What is being asked. Among the entries below, find each line holding "input" and return it.

[[ Supplied information open ]]

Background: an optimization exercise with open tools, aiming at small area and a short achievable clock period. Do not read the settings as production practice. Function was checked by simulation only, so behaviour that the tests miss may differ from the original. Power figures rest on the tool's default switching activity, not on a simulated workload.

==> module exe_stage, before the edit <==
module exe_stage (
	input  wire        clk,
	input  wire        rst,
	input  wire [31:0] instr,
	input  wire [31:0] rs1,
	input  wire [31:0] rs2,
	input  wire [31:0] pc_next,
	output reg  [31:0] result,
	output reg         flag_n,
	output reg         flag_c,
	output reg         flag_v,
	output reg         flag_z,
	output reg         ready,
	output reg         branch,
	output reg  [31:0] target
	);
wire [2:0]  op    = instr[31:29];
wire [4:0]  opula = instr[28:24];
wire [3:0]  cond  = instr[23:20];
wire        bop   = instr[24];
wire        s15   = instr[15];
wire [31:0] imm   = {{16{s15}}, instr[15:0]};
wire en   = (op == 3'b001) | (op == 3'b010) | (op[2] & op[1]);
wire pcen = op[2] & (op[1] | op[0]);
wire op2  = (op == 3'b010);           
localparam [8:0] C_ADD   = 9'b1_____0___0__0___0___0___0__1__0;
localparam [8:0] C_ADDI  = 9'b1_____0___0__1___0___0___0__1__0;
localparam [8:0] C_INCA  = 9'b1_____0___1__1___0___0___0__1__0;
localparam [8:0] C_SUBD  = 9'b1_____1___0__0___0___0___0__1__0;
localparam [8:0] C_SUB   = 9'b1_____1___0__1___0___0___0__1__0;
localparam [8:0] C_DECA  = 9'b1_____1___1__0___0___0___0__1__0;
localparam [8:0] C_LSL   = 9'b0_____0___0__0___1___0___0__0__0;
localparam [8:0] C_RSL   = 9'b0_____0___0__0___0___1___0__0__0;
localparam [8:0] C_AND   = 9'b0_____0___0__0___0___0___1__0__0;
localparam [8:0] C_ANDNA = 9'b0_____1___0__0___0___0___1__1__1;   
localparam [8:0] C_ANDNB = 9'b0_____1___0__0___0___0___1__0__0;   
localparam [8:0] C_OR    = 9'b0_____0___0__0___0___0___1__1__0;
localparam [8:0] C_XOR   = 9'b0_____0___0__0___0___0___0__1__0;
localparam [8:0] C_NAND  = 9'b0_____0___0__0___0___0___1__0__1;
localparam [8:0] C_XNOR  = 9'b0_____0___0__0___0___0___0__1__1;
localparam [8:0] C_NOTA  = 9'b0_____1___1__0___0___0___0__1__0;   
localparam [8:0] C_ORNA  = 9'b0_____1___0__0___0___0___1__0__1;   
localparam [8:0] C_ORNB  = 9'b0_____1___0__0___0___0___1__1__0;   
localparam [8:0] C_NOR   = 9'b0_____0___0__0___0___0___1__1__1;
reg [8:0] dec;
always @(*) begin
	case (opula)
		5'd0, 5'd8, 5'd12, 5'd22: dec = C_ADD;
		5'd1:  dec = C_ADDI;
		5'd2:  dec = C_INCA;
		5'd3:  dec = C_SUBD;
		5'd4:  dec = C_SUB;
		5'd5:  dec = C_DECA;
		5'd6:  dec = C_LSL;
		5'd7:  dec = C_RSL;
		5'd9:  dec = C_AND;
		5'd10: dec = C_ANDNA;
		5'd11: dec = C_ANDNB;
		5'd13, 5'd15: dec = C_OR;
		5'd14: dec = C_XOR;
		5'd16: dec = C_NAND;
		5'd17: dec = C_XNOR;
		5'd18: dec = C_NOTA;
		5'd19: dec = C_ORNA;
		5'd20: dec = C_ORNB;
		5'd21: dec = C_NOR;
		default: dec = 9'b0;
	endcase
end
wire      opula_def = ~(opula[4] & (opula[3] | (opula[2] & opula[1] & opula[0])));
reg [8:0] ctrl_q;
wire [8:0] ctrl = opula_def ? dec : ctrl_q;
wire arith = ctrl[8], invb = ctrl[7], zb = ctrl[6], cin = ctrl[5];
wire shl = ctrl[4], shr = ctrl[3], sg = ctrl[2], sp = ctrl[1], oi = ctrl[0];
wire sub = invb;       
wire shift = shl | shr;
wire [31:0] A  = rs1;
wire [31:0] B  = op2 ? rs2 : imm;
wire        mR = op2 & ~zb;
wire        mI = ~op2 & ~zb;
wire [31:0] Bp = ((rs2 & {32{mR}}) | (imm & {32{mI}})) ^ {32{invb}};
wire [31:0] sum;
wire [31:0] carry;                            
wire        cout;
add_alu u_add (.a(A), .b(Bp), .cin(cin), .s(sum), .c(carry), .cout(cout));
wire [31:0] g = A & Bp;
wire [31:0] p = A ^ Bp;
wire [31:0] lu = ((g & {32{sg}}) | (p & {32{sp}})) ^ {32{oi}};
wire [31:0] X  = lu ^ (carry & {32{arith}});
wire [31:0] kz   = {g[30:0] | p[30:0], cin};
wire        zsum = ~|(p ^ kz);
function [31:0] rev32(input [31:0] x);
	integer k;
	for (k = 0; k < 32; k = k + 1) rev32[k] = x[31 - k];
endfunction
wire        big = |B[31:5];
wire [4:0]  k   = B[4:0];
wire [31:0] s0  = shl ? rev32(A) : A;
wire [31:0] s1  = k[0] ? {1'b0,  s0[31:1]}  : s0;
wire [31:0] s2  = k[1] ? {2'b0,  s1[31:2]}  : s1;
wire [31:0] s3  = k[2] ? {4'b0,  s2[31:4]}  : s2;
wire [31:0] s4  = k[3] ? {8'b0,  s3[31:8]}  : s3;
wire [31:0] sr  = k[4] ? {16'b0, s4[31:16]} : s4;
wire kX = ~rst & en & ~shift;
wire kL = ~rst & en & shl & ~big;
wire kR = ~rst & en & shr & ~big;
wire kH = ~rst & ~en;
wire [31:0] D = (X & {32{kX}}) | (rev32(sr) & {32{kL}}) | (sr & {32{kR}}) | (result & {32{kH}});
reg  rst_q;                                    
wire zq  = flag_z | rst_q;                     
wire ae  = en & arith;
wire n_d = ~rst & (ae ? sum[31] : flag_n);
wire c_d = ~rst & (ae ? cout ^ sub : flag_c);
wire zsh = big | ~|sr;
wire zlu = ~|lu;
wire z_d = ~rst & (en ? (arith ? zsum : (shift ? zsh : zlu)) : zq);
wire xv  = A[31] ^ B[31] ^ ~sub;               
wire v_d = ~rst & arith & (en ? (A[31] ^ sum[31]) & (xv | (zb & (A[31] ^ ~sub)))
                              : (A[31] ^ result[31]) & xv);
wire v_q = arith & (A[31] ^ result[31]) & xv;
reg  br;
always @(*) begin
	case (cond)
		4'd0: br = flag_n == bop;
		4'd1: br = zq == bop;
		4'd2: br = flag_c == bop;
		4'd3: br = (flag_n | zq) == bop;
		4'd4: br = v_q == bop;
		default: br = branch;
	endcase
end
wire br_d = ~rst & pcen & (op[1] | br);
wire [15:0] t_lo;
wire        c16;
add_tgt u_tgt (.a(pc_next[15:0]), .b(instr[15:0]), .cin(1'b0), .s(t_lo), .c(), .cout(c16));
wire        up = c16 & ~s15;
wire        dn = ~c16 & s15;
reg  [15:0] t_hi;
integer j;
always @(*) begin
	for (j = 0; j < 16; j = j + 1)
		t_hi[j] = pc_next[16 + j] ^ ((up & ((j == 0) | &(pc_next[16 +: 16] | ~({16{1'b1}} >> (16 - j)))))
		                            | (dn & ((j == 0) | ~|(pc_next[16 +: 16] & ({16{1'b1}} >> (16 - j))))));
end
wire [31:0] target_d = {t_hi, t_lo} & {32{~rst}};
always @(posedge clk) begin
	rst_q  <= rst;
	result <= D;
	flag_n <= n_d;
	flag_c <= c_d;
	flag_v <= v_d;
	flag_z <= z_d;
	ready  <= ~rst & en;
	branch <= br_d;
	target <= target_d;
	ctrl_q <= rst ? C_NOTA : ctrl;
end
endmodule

[[ Supplied information closed ]]

Exercise result.
	input  wire        clk,
	input  wire        rst,
	input  wire [31:0] instr,
	input  wire [31:0] rs1,
	input  wire [31:0] rs2,
	input  wire [31:0] pc_next,
function [31:0] rev32(input [31:0] x);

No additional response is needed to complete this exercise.